Work item >> The output should consist solely of the line containing "item | 4_1_cts | 5_1_grt" and the lines that follow it through the end of the data below.

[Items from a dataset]
━━━━

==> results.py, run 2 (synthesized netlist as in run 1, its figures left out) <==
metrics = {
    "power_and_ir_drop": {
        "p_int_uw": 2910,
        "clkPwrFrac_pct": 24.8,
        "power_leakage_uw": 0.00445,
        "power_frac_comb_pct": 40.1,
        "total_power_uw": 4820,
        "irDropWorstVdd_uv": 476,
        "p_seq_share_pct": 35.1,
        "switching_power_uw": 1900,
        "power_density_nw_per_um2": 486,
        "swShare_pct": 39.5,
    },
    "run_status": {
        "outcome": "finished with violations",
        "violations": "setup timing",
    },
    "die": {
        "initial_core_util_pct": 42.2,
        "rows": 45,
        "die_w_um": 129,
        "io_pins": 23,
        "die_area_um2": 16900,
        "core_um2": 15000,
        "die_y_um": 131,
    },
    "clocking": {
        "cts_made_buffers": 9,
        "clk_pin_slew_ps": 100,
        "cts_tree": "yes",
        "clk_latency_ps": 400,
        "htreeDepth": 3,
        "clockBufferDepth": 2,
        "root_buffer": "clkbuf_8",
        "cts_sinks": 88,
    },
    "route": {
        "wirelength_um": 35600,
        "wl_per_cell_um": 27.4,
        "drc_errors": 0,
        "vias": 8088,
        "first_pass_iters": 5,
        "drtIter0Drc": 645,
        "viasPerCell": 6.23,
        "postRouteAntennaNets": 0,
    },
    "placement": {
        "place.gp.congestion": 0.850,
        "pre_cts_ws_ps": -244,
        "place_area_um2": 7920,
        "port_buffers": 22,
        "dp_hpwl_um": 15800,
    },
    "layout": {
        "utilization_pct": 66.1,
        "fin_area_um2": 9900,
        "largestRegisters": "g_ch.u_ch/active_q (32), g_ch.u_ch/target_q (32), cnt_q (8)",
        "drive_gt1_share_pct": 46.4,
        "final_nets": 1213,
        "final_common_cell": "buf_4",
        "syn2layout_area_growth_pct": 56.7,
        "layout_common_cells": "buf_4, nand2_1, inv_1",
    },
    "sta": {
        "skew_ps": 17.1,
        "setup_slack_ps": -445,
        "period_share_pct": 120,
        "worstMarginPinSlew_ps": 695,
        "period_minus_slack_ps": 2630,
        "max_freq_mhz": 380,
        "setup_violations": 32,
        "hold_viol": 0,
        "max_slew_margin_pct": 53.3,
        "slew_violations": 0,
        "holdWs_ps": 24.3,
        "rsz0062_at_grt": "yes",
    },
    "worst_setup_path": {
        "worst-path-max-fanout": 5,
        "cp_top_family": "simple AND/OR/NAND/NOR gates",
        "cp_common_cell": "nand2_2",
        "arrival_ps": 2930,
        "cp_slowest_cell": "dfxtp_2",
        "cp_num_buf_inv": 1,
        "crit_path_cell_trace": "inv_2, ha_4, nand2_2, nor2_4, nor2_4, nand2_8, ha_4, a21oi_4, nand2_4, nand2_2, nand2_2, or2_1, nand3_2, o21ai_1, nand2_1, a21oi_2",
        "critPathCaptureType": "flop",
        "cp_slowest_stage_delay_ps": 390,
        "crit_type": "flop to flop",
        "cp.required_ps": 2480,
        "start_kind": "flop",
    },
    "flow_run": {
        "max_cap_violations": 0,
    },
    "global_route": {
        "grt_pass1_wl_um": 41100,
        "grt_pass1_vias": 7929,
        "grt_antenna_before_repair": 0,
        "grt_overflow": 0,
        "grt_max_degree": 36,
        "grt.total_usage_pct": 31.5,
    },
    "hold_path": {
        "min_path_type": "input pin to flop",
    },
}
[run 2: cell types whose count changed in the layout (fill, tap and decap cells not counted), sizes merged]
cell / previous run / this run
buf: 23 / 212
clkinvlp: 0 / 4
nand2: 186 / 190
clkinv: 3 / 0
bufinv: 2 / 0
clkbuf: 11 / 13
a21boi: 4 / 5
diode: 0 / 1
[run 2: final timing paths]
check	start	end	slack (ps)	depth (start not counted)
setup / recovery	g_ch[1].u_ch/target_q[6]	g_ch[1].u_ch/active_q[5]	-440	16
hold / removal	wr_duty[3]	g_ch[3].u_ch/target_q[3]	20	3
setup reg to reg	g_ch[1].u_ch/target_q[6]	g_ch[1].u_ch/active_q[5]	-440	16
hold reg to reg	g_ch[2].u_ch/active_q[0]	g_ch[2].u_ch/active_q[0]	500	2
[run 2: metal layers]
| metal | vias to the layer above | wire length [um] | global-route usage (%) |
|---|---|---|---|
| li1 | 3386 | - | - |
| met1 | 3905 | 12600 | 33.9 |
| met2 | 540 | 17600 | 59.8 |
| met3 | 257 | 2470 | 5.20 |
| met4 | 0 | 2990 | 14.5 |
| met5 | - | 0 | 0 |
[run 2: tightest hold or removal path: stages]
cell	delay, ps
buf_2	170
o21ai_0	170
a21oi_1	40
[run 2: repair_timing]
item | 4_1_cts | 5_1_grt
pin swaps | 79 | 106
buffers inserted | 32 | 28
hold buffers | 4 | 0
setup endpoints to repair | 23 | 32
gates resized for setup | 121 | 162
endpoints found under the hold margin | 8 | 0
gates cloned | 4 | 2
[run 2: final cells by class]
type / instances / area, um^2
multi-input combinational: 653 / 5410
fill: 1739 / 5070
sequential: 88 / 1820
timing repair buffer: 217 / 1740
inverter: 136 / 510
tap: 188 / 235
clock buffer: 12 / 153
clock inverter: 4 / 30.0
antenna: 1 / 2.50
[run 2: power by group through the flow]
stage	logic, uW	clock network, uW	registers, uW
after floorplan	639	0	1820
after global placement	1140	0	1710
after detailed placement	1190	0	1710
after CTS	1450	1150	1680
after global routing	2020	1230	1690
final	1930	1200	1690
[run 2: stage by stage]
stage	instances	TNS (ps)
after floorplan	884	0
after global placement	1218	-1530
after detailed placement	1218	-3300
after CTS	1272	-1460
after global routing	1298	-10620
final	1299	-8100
$ cat src/rtl/reset_ctrl_pkg.sv
// Shared types and constants for the reset sequencer.
package reset_ctrl_pkg;

    typedef enum logic [1:0] {
        WAIT_LOCK = 2'd0,
        HOLD      = 2'd1,
        RUN       = 2'd2
    } state_t;

    localparam int                   LOSS_CNT_W   = 4;
    localparam logic [LOSS_CNT_W-1:0] LOSS_CNT_MAX = 4'd15;

endpackage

━━━━

Solution >>
item | 4_1_cts | 5_1_grt
pin swaps | 79 | 106
buffers inserted | 32 | 28
hold buffers | 4 | 0
setup endpoints to repair | 23 | 32
gates resized for setup | 121 | 162
endpoints found under the hold margin | 8 | 0
gates cloned | 4 | 2
[run 2: final cells by class]
type / instances / area, um^2
multi-input combinational: 653 / 5410
fill: 1739 / 5070
sequential: 88 / 1820
timing repair buffer: 217 / 1740
inverter: 136 / 510
tap: 188 / 235
clock buffer: 12 / 153
clock inverter: 4 / 30.0
antenna: 1 / 2.50
[run 2: power by group through the flow]
stage	logic, uW	clock network, uW	registers, uW
after floorplan	639	0	1820
after global placement	1140	0	1710
after detailed placement	1190	0	1710
after CTS	1450	1150	1680
after global routing	2020	1230	1690
final	1930	1200	1690
[run 2: stage by stage]
stage	instances	TNS (ps)
after floorplan	884	0
after global placement	1218	-1530
after detailed placement	1218	-3300
after CTS	1272	-1460
after global routing	1298	-10620
final	1299	-8100
$ cat src/rtl/reset_ctrl_pkg.sv
// Shared types and constants for the reset sequencer.
package reset_ctrl_pkg;

    typedef enum logic [1:0] {
        WAIT_LOCK = 2'd0,
        HOLD      = 2'd1,
        RUN       = 2'd2
    } state_t;

    localparam int                   LOSS_CNT_W   = 4;
    localparam logic [LOSS_CNT_W-1:0] LOSS_CNT_MAX = 4'd15;

endpackage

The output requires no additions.